**Work task**: When you reach the line containing "Core Density at" in the entries below, start writing out each line exactly, and stop after the line containing "Worst-path fanout max: 02-20".
::::::::
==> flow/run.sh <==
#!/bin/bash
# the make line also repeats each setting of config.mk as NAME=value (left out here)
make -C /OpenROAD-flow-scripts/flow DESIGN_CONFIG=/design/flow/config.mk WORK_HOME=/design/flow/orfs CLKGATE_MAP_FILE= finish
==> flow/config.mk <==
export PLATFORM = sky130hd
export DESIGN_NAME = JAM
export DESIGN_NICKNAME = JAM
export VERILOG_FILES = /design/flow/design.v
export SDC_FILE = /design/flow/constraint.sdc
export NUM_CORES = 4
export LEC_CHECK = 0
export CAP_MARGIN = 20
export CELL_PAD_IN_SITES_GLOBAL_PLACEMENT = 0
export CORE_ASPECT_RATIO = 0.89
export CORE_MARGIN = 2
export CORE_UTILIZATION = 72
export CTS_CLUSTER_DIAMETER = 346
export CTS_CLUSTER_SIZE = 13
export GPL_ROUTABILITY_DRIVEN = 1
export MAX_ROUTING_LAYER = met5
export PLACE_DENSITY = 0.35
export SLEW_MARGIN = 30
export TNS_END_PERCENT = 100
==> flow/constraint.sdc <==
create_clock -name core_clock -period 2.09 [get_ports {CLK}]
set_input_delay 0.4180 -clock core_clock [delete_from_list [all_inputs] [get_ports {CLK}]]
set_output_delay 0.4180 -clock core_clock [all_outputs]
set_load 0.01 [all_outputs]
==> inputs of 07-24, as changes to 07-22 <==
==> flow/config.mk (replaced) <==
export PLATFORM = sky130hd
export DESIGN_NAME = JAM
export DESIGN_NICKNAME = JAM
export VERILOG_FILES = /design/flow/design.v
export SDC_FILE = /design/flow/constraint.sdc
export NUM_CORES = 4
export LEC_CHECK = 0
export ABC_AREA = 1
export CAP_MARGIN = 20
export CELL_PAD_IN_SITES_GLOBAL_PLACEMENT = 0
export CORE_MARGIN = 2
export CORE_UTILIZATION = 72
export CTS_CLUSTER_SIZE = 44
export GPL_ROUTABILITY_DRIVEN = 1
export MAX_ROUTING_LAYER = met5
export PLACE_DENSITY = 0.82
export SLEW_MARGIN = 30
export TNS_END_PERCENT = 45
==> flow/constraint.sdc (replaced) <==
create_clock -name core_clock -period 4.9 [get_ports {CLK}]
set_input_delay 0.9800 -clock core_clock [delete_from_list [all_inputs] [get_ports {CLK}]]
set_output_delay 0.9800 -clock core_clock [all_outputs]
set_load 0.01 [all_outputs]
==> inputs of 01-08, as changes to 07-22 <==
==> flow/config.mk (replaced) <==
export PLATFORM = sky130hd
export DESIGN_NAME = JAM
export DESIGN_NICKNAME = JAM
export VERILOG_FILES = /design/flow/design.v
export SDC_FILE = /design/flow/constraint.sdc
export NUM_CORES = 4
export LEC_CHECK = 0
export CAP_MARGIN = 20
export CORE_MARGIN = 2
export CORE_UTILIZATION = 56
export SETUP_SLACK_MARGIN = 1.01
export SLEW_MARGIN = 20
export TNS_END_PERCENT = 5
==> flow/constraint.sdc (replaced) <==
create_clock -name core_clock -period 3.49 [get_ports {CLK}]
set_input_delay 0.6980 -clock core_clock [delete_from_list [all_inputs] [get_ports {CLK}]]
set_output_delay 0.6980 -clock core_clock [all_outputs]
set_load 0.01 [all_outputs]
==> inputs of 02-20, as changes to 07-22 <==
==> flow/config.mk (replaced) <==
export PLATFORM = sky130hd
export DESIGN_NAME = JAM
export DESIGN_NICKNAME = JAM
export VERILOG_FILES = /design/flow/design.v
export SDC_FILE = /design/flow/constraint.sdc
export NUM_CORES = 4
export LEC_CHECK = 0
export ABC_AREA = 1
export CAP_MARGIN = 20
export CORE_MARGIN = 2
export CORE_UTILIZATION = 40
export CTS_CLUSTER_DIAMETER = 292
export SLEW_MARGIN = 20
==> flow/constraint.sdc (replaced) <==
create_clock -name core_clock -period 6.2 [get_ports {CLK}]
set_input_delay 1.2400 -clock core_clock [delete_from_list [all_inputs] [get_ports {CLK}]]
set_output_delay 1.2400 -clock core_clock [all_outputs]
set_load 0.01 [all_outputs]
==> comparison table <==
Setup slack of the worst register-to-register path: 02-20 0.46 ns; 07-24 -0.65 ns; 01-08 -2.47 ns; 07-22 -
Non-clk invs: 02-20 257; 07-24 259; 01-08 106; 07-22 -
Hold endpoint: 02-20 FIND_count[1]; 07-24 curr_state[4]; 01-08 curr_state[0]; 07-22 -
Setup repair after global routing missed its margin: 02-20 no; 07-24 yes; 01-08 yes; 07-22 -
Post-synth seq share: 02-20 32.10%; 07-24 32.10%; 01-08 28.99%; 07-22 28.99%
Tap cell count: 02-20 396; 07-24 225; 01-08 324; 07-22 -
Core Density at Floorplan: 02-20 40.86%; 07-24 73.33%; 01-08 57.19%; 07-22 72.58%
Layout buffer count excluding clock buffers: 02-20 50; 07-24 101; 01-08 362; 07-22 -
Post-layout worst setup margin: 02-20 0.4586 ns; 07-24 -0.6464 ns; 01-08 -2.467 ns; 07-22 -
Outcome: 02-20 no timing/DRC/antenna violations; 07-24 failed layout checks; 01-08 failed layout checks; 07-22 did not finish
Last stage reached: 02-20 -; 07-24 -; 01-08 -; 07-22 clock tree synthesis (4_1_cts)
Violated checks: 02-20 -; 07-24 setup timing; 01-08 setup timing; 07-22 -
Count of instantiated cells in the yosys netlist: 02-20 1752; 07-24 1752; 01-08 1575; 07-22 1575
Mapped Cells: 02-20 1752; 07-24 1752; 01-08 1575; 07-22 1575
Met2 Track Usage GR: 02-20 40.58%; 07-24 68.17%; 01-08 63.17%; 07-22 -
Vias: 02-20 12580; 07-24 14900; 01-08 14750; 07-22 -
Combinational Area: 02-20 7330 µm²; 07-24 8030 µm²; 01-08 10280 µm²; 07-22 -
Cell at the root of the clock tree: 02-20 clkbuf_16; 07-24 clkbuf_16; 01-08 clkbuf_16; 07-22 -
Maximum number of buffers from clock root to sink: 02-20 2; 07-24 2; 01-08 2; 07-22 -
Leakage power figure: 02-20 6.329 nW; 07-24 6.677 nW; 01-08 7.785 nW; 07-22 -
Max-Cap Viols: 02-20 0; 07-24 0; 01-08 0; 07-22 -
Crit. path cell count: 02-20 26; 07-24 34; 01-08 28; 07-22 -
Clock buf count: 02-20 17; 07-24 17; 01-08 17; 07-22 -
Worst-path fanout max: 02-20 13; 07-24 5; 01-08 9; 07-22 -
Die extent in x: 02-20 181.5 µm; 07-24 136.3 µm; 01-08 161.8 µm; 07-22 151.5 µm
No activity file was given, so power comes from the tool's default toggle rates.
::::::::
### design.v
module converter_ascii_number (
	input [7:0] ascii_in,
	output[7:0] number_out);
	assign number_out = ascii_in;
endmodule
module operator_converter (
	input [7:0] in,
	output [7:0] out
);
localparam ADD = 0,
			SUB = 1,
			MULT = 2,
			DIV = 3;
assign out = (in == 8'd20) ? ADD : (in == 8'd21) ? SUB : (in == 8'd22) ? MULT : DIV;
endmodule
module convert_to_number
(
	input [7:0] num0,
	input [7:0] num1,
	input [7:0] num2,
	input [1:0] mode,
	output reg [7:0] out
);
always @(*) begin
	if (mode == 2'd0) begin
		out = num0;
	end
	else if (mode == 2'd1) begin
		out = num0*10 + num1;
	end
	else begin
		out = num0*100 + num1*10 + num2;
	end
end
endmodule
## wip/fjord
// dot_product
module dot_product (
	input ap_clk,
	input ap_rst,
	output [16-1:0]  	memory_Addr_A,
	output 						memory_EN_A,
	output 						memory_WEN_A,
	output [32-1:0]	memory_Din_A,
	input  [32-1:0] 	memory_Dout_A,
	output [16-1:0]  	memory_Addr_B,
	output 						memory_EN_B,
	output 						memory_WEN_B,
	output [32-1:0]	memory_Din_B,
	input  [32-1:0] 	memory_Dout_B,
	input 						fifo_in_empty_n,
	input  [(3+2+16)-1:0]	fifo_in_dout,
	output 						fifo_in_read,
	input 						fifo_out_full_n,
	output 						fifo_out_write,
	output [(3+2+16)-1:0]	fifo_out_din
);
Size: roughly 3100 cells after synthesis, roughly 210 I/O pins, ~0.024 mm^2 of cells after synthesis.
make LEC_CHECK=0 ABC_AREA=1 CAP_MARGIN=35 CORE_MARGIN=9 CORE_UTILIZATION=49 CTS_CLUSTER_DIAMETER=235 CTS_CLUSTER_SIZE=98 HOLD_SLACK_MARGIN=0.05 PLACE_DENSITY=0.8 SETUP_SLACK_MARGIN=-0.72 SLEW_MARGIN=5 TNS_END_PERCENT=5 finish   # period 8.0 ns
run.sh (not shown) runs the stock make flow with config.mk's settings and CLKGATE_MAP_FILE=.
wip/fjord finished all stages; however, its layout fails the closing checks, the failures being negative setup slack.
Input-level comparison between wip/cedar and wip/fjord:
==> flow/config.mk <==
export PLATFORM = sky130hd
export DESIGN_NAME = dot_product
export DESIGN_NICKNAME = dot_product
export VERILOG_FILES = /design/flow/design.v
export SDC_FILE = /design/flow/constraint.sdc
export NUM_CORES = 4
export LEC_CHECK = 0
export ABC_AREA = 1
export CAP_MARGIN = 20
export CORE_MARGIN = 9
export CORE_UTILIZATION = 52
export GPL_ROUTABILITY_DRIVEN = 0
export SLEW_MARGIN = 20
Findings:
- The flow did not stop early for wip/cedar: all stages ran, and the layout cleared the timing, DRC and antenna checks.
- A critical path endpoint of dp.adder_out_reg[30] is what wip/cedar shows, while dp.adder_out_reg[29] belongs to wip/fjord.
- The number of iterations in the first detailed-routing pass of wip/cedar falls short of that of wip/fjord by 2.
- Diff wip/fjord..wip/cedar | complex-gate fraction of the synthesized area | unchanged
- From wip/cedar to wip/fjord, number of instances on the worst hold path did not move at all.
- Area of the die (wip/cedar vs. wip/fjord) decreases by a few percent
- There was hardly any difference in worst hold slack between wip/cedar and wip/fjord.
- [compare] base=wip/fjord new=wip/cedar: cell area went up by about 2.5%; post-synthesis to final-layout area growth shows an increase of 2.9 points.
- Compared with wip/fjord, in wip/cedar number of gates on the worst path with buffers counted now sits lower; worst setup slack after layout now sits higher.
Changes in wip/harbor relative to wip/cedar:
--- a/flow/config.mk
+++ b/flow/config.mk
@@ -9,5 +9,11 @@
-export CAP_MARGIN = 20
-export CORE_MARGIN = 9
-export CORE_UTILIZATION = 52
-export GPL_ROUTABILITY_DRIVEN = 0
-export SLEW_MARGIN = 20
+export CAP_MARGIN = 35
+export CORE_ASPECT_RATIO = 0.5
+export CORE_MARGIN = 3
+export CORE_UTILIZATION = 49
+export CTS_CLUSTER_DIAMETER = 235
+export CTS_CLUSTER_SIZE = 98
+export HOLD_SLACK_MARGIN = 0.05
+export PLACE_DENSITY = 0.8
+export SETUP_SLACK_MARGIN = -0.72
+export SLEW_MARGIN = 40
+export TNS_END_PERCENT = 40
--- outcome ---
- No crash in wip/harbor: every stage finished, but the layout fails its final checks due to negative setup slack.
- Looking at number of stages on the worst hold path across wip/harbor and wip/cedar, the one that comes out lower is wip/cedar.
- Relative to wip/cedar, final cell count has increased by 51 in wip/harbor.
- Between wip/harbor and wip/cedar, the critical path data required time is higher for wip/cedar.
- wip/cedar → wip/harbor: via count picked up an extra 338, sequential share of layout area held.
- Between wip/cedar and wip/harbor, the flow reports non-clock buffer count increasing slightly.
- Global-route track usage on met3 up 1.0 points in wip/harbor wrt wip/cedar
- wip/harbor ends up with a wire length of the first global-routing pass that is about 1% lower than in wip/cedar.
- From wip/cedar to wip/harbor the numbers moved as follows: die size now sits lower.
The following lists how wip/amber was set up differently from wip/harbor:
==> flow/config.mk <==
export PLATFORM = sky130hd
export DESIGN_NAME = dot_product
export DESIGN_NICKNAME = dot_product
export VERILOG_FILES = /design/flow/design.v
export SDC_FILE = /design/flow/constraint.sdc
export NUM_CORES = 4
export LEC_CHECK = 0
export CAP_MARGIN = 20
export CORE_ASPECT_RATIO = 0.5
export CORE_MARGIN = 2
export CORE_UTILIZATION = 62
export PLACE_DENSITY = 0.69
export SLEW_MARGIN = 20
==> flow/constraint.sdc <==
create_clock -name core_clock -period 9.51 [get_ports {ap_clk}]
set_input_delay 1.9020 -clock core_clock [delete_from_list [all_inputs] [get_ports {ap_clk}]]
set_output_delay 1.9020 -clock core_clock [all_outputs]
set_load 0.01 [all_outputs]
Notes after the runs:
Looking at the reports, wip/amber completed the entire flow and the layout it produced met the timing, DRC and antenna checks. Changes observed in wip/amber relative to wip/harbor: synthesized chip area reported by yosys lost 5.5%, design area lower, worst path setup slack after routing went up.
::::::::
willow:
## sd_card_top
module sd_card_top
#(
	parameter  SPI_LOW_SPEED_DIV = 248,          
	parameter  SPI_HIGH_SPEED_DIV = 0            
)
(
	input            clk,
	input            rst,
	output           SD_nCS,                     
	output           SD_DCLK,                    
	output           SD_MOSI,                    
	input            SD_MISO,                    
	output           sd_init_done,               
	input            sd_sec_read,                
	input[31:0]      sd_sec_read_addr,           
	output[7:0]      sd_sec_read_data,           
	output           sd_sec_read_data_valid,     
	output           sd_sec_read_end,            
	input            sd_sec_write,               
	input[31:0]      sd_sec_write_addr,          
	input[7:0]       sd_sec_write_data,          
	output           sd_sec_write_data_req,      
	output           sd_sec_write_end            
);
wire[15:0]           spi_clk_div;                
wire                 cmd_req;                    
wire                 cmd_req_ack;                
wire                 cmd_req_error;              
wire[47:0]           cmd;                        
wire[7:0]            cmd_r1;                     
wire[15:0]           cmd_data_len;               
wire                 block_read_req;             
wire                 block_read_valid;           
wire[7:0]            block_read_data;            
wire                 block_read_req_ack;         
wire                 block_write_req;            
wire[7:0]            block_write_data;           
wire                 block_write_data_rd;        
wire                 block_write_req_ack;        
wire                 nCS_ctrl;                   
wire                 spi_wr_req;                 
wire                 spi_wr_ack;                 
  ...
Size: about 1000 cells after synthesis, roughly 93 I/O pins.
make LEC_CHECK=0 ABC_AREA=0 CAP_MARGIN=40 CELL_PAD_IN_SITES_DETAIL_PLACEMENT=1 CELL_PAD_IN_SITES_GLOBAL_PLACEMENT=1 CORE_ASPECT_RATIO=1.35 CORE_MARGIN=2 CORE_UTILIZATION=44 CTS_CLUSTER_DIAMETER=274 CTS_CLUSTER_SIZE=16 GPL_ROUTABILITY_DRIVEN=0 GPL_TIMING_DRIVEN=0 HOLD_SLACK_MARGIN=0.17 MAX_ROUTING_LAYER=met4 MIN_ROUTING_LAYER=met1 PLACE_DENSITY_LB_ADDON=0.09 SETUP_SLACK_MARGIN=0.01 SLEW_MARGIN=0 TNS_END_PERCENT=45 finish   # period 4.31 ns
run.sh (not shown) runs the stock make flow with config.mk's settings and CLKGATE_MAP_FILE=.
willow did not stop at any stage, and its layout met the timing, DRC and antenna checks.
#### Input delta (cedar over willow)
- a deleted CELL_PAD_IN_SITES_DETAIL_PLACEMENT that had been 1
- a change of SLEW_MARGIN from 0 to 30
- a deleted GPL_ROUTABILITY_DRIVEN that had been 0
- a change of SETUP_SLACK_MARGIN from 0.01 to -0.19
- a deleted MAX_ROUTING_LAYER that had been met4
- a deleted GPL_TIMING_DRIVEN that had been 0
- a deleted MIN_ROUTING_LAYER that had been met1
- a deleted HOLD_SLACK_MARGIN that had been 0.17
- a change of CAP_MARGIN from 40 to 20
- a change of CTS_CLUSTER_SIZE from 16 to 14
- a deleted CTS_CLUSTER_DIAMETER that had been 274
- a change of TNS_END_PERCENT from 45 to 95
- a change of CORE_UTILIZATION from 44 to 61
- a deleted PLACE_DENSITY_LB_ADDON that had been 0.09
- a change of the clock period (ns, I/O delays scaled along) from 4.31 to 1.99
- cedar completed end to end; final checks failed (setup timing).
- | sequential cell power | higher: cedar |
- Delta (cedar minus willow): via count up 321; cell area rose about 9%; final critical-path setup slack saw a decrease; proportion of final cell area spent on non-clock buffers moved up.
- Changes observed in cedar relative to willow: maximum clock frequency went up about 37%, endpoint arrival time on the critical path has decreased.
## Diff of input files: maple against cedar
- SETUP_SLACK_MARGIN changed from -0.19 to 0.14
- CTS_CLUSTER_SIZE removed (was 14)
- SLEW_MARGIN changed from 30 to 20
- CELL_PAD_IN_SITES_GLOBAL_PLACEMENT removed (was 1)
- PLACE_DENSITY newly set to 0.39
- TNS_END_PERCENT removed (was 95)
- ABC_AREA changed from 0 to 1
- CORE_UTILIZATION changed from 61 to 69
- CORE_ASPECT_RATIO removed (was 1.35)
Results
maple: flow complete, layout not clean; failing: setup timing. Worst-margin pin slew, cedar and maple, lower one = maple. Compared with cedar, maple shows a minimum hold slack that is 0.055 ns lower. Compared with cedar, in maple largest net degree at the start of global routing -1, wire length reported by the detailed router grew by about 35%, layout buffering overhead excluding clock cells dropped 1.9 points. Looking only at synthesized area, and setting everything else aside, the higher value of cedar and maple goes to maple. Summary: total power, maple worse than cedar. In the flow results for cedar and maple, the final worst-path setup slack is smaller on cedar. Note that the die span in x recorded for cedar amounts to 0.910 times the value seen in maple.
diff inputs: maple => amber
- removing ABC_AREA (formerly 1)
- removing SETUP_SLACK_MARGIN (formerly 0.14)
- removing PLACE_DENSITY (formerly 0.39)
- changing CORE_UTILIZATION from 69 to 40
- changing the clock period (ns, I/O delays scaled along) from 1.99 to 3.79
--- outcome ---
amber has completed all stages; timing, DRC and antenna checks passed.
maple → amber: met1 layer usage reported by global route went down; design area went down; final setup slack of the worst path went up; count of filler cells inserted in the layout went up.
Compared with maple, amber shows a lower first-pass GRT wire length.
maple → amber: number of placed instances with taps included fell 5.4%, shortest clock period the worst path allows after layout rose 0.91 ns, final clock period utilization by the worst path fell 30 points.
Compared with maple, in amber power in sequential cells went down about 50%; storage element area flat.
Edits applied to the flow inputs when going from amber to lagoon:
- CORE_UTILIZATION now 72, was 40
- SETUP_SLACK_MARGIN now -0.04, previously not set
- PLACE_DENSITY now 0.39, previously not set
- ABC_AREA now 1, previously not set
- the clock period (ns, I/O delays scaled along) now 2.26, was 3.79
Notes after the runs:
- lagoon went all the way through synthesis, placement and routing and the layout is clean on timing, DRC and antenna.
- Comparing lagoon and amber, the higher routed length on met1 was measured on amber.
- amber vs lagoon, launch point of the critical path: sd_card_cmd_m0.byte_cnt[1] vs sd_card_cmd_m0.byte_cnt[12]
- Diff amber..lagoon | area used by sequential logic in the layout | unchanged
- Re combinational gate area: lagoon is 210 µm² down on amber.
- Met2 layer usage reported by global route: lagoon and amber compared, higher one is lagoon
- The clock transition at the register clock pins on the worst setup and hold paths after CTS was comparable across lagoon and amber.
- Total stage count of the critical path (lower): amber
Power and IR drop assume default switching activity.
::::::::
**Answer below**:
Core Density at Floorplan: 02-20 40.86%; 07-24 73.33%; 01-08 57.19%; 07-22 72.58%
Layout buffer count excluding clock buffers: 02-20 50; 07-24 101; 01-08 362; 07-22 -
Post-layout worst setup margin: 02-20 0.4586 ns; 07-24 -0.6464 ns; 01-08 -2.467 ns; 07-22 -
Outcome: 02-20 no timing/DRC/antenna violations; 07-24 failed layout checks; 01-08 failed layout checks; 07-22 did not finish
Last stage reached: 02-20 -; 07-24 -; 01-08 -; 07-22 clock tree synthesis (4_1_cts)
Violated checks: 02-20 -; 07-24 setup timing; 01-08 setup timing; 07-22 -
Count of instantiated cells in the yosys netlist: 02-20 1752; 07-24 1752; 01-08 1575; 07-22 1575
Mapped Cells: 02-20 1752; 07-24 1752; 01-08 1575; 07-22 1575
Met2 Track Usage GR: 02-20 40.58%; 07-24 68.17%; 01-08 63.17%; 07-22 -
Vias: 02-20 12580; 07-24 14900; 01-08 14750; 07-22 -
Combinational Area: 02-20 7330 µm²; 07-24 8030 µm²; 01-08 10280 µm²; 07-22 -
Cell at the root of the clock tree: 02-20 clkbuf_16; 07-24 clkbuf_16; 01-08 clkbuf_16; 07-22 -
Maximum number of buffers from clock root to sink: 02-20 2; 07-24 2; 01-08 2; 07-22 -
Leakage power figure: 02-20 6.329 nW; 07-24 6.677 nW; 01-08 7.785 nW; 07-22 -
Max-Cap Viols: 02-20 0; 07-24 0; 01-08 0; 07-22 -
Crit. path cell count: 02-20 26; 07-24 34; 01-08 28; 07-22 -
Clock buf count: 02-20 17; 07-24 17; 01-08 17; 07-22 -
Worst-path fanout max: 02-20 13; 07-24 5; 01-08 9; 07-22 -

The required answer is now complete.